__TO DO__. From the data below, copy exactly the lines that lie between the one holding "TW'(CY_ZZHI - 1);" and the one holding "addr[4:0] = mode_code(cur.kind", including both, and nothing more.

__GIVEN INFORMATION__.
<file path="src/rtl/lpm_pkg.sv">
package lpm_pkg;

    typedef enum logic [1:0] {
        OP_WAKE  = 2'd0,
        OP_SLEEP = 2'd1,
        OP_SET   = 2'd2,
        OP_BAD   = 2'd3
    } lpm_op_e;

    typedef enum logic [1:0] {
        K_PAR = 2'd0,
        K_RMS = 2'd1,
        K_DPD = 2'd2,
        K_BAD = 2'd3
    } lpm_kind_e;

    typedef struct packed {
        lpm_op_e   op;
        lpm_kind_e kind;
        logic      half;
        logic [1:0] area;
    } lpm_req_t;

    typedef enum logic [2:0] {
        ST_PWRUP, ST_IDLE, ST_WAKE, ST_ZZLO, ST_WR, ST_WREC, ST_ZZHI, ST_SLEEP
    } lpm_st_e;

    localparam logic [1:0] AREA_FULL = 2'b00;
    localparam logic [1:0] AREA_RSV  = 2'b01;
    localparam logic [1:0] AREA_HALF = 2'b10;
    localparam logic [1:0] AREA_QTR  = 2'b11;
    localparam logic [4:0] MODE_DEFAULT = 5'b10000;

    function automatic int unsigned ns2cyc(int unsigned ns, int unsigned clk_ns);
        int unsigned c;
        c = (ns + clk_ns - 1) / clk_ns;
        return (c == 0) ? 1 : c;
    endfunction

    function automatic int unsigned max2(int unsigned a, int unsigned b);
        return (a > b) ? a : b;
    endfunction

    function automatic logic req_bad(lpm_req_t r);
        return (r.op == OP_BAD) ||
               ((r.op == OP_SET) && ((r.area == AREA_RSV) || (r.kind == K_BAD)));
    endfunction

    function automatic logic [4:0] mode_code(logic dpd, logic rms, logic half, logic [1:0] area);
        return {~dpd, rms, half, area};
    endfunction

    // Quarters (by top two address bits) kept by a retention setting.
    function automatic logic [3:0] keep_mask(logic dpd, logic half, logic [1:0] area);
        if (dpd) return 4'b0000;
        case (area)
            AREA_HALF: return half ? 4'b1100 : 4'b0011;
            AREA_QTR:  return half ? 4'b1000 : 4'b0001;
            default:   return 4'b1111;
        endcase
    endfunction

endpackage

</file>
<file path="src/rtl/lpm_timer.sv">
module lpm_timer #(
    parameter int unsigned W    = 8,
    parameter int unsigned INIT = 1
) (
    input  logic         clk,
    input  logic         rst,
    input  logic         load,
    input  logic [W-1:0] val,
    output logic         zero
);
    logic [W-1:0] cnt;

    always_ff @(posedge clk) begin
        if (rst)        cnt <= W'(INIT);
        else if (load)  cnt <= val;
        else if (!zero) cnt <= cnt - 1'b1;
    end

    assign zero = (cnt == '0);

    p_no_wrap_r4: assert property (@(posedge clk) disable iff (rst)
        (zero && !load) |=> zero);
endmodule

</file>
<file path="src/rtl/lpm_slot.sv">
module lpm_slot
    import lpm_pkg::*;
(
    input  logic     clk,
    input  logic     rst,
    input  logic     req_valid,
    input  lpm_req_t req_in,
    input  logic     take,
    output logic     pend_v,
    output lpm_req_t pend,
    output logic     err
);
    logic accept;

    always_comb accept = req_valid && !req_bad(req_in) && (!pend_v || take);

    always_ff @(posedge clk) begin
        if (rst) begin
            pend_v <= 1'b0;
            pend   <= '0;
            err    <= 1'b0;
        end else begin
            err    <= req_valid && !accept;
            pend_v <= accept || (pend_v && !take);
            if (accept) pend <= req_in;
        end
    end

    p_take_only_pending_r6: assert property (@(posedge clk) disable iff (rst)
        take |-> pend_v);
    p_bad_flagged_r5: assert property (@(posedge clk) disable iff (rst)
        (req_valid && req_bad(req_in)) |=> err);
endmodule

</file>
<file path="src/rtl/lpm_track.sv">
module lpm_track
    import lpm_pkg::*;
(
    input  logic       clk,
    input  logic       rst,
    input  logic       prog,
    input  lpm_req_t   cur,
    input  logic       enter,
    input  logic       wake,
    output logic       lp,
    output logic       eff_dpd,
    output logic [4:0] mode_now,
    output logic [3:0] valid_map
);
    logic       e_rms, e_half;
    logic [1:0] e_area;

    always_ff @(posedge clk) begin
        if (rst) begin
            lp        <= 1'b0;
            eff_dpd   <= 1'b0;
            e_rms     <= 1'b0;
            e_half    <= 1'b0;
            e_area    <= AREA_FULL;
            valid_map <= 4'b1111;
        end else begin
            if (prog) begin
                eff_dpd <= (cur.kind == K_DPD);
                e_rms   <= (cur.kind == K_RMS);
                e_half  <= cur.half;
                e_area  <= cur.area;
            end
            if (enter) begin
                lp        <= 1'b1;
                valid_map <= valid_map & keep_mask(eff_dpd, e_half, e_area);
            end
            if (wake) begin
                lp      <= 1'b0;
                eff_dpd <= 1'b0;
                if (!e_rms) begin
                    e_half <= 1'b0;
                    e_area <= AREA_FULL;
                end
            end
        end
    end

    assign mode_now = mode_code(eff_dpd, e_rms, e_half, e_area);

    p_dpd_wipes_r8: assert property (@(posedge clk) disable iff (rst)
        (enter && eff_dpd) |=> (valid_map == 4'b0000));
    p_revert_r9: assert property (@(posedge clk) disable iff (rst)
        (wake && !e_rms) |=> (mode_now == MODE_DEFAULT));
    p_events_apart_r10: assert property (@(posedge clk) disable iff (rst)
        !(enter && wake));
endmodule

</file>
<file path="src/rtl/lpm_seq.sv">
module lpm_seq
    import lpm_pkg::*;
#(
    parameter int unsigned AW        = 20,
    parameter int unsigned CLK_NS    = 10,
    parameter int unsigned PWRUP_NS  = 150000,
    parameter int unsigned ZZWE_NS   = 100,
    parameter int unsigned WP_NS     = 60,
    parameter int unsigned ZZHI_NS   = 100,
    parameter int unsigned ZZMIN_NS  = 10000,
    parameter int unsigned RECOV_NS  = 150000
) (
    input  logic          clk,
    input  logic          rst,
    input  logic          req_valid,
    input  logic [1:0]    req_op,
    input  logic [1:0]    req_kind,
    input  logic          req_half,
    input  logic [1:0]    req_area,
    output logic          cs_n,
    output logic          we_n,
    output logic          ub_n,
    output logic          lb_n,
    output logic          zz_n,
    output logic [AW-1:0] addr,
    output logic          ready,
    output logic          err,
    output logic          lp_active,
    output logic [3:0]    valid_map,
    output logic [4:0]    mode_now
);
    localparam int unsigned CY_PWRUP = ns2cyc(PWRUP_NS, CLK_NS);
    localparam int unsigned CY_ZZWE  = ns2cyc(ZZWE_NS,  CLK_NS);
    localparam int unsigned CY_WP    = ns2cyc(WP_NS,    CLK_NS);
    localparam int unsigned CY_ZZHI  = ns2cyc(ZZHI_NS,  CLK_NS);
    localparam int unsigned CY_ZZMIN = ns2cyc(ZZMIN_NS, CLK_NS);
    localparam int unsigned CY_RECOV = ns2cyc(RECOV_NS, CLK_NS);
    localparam int unsigned CY_MAX   = max2(max2(max2(CY_PWRUP, CY_RECOV), max2(CY_ZZMIN, CY_ZZHI)),
                                            max2(CY_ZZWE, CY_WP));
    localparam int unsigned TW       = $clog2(CY_MAX + 1);

    lpm_st_e  state, state_n;
    lpm_req_t req_in, pend, cur;
    logic     pend_v, take, tload, tzero, eff_dpd, lp;
    logic     prog, enter, wake;
    logic [TW-1:0] tval;

    always_comb req_in = '{op: lpm_op_e'(req_op), kind: lpm_kind_e'(req_kind),
                           half: req_half, area: req_area};

    lpm_slot u_slot (
        .clk(clk), .rst(rst), .req_valid(req_valid), .req_in(req_in),
        .take(take), .pend_v(pend_v), .pend(pend), .err(err)
    );

    lpm_timer #(.W(TW), .INIT(CY_PWRUP)) u_timer (
        .clk(clk), .rst(rst), .load(tload), .val(tval), .zero(tzero)
    );

    lpm_track u_track (
        .clk(clk), .rst(rst), .prog(prog), .cur(cur), .enter(enter), .wake(wake),
        .lp(lp), .eff_dpd(eff_dpd), .mode_now(mode_now), .valid_map(valid_map)
    );

    // Next state, slot take, and timer load on every state entry.
    always_comb begin
        state_n = state;
        take    = 1'b0;
        case (state)
            ST_PWRUP: if (tzero) state_n = ST_IDLE;
            ST_IDLE: if (pend_v) begin
                take = 1'b1;
                if (lp)                      state_n = ST_WAKE;
                else if (pend.op == OP_SET)  state_n = ST_ZZLO;
                else if (pend.op == OP_SLEEP) state_n = ST_SLEEP;
            end
            ST_WAKE: if (tzero) begin
                if (cur.op == OP_SET)        state_n = ST_ZZLO;
                else if (cur.op == OP_SLEEP) state_n = ST_SLEEP;
                else                         state_n = ST_IDLE;
            end
            ST_ZZLO:  if (tzero) state_n = ST_WR;
            ST_WR:    if (tzero) state_n = ST_WREC;
            ST_WREC:  state_n = ST_ZZHI;
            ST_ZZHI:  if (tzero) state_n = ST_SLEEP;
            ST_SLEEP: if (tzero) state_n = ST_IDLE;
            default:  state_n = ST_IDLE;
        endcase

        tload = (state_n != state);
        case (state_n)
            ST_WAKE:  tval = eff_dpd ? TW'(CY_RECOV - 1) : '0;
            ST_ZZLO:  tval = TW'(CY_ZZWE - 1);
            ST_WR:    tval = TW'(CY_WP - 1);
            ST_ZZHI:  tval = TW'(CY_ZZHI - 1);
            ST_SLEEP: tval = TW'(CY_ZZMIN - 1);
            default:  tval = '0;
        endcase
    end

    always_ff @(posedge clk) begin
        if (rst) begin
            state <= ST_PWRUP;
            cur   <= '0;
        end else begin
            state <= state_n;
            if (take) cur <= pend;
        end
    end

    always_comb begin
        prog  = (state == ST_WREC);
        enter = (state_n == ST_SLEEP) && (state != ST_SLEEP);
        wake  = (state_n == ST_WAKE) && (state != ST_WAKE);
    end

    // Pin decode from the registered state.
    always_comb begin
        cs_n = (state != ST_WR);
        we_n = (state != ST_WR);
        ub_n = (state != ST_WR);
        lb_n = (state != ST_WR);
        zz_n = !((state == ST_ZZLO) || (state == ST_WR) || (state == ST_WREC) ||
                 (state == ST_SLEEP) || (state == ST_IDLE && lp));
        addr = '0;
        if (state == ST_ZZLO || state == ST_WR || state == ST_WREC)
            addr[4:0] = mode_code(cur.kind == K_DPD, cur.kind == K_RMS, cur.half, cur.area);
        ready     = (state == ST_IDLE) && !pend_v;
        lp_active = lp;
    end

    p_cs_needs_zz_r2: assert property (@(posedge clk) disable iff (rst)
        !cs_n |-> !zz_n);
    p_addr_quiet_r3: assert property (@(posedge clk) disable iff (rst)
        zz_n |-> (addr == '0));
    p_addr_upper_r3: assert property (@(posedge clk) disable iff (rst)
        !we_n |-> (addr[AW-1:5] == '0));
    p_no_reserved_r5: assert property (@(posedge clk) disable iff (rst)
        !we_n |-> (addr[1:0] != AREA_RSV));
    p_ready_quiet_r11: assert property (@(posedge clk) disable iff (rst)
        ready |-> (cs_n && we_n));
endmodule

</file>
## config.mk

```make
export PLATFORM = sky130hd
export DESIGN_NAME = kwdt_top
export DESIGN_NICKNAME = d
export VERILOG_FILES = /design/src/rtl/kwdt_pkg.sv /design/src/rtl/kwdt_regs.sv /design/src/rtl/kwdt_prescale.sv /design/src/rtl/kwdt_counter.sv /design/src/rtl/kwdt_resp.sv /design/src/rtl/kwdt_top.sv
export SDC_FILE = /design/constraint.sdc
export NUM_CORES = 1
export LEC_CHECK = 0
export ABC_AREA = 1
export ABC_CLOCK_PERIOD_IN_PS = 6390
export CAP_MARGIN = 20
export CORE_UTILIZATION = 32
export DETAILED_ROUTE_END_ITERATION = 7
export PLACE_DENSITY_LB_ADDON = 0.25
export SLEW_MARGIN = 5
export SYNTH_ARGS = -nofsm -noshare
export SYNTH_HDL_FRONTEND = slang
export SYNTH_HIERARCHICAL = 1
export SYNTH_SLANG_ARGS = --single-unit
```

## constraint.sdc

```tcl
create_clock -name clk -period 6.39 [get_ports clk]
set_clock_uncertainty 0.1 [all_clocks]
set_input_delay 1.278 -clock clk [delete_from_list [all_inputs] [get_ports clk]]
set_output_delay 1.278 -clock clk [all_outputs]
set_load 0.05 [all_outputs]
```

__EXERCISE RESULT__.
            ST_ZZHI:  tval = TW'(CY_ZZHI - 1);
            ST_SLEEP: tval = TW'(CY_ZZMIN - 1);
            default:  tval = '0;
        endcase
    end

    always_ff @(posedge clk) begin
        if (rst) begin
            state <= ST_PWRUP;
            cur   <= '0;
        end else begin
            state <= state_n;
            if (take) cur <= pend;
        end
    end

    always_comb begin
        prog  = (state == ST_WREC);
        enter = (state_n == ST_SLEEP) && (state != ST_SLEEP);
        wake  = (state_n == ST_WAKE) && (state != ST_WAKE);
    end

    // Pin decode from the registered state.
    always_comb begin
        cs_n = (state != ST_WR);
        we_n = (state != ST_WR);
        ub_n = (state != ST_WR);
        lb_n = (state != ST_WR);
        zz_n = !((state == ST_ZZLO) || (state == ST_WR) || (state == ST_WREC) ||
                 (state == ST_SLEEP) || (state == ST_IDLE && lp));
        addr = '0;
        if (state == ST_ZZLO || state == ST_WR || state == ST_WREC)
            addr[4:0] = mode_code(cur.kind == K_DPD, cur.kind == K_RMS, cur.half, cur.area);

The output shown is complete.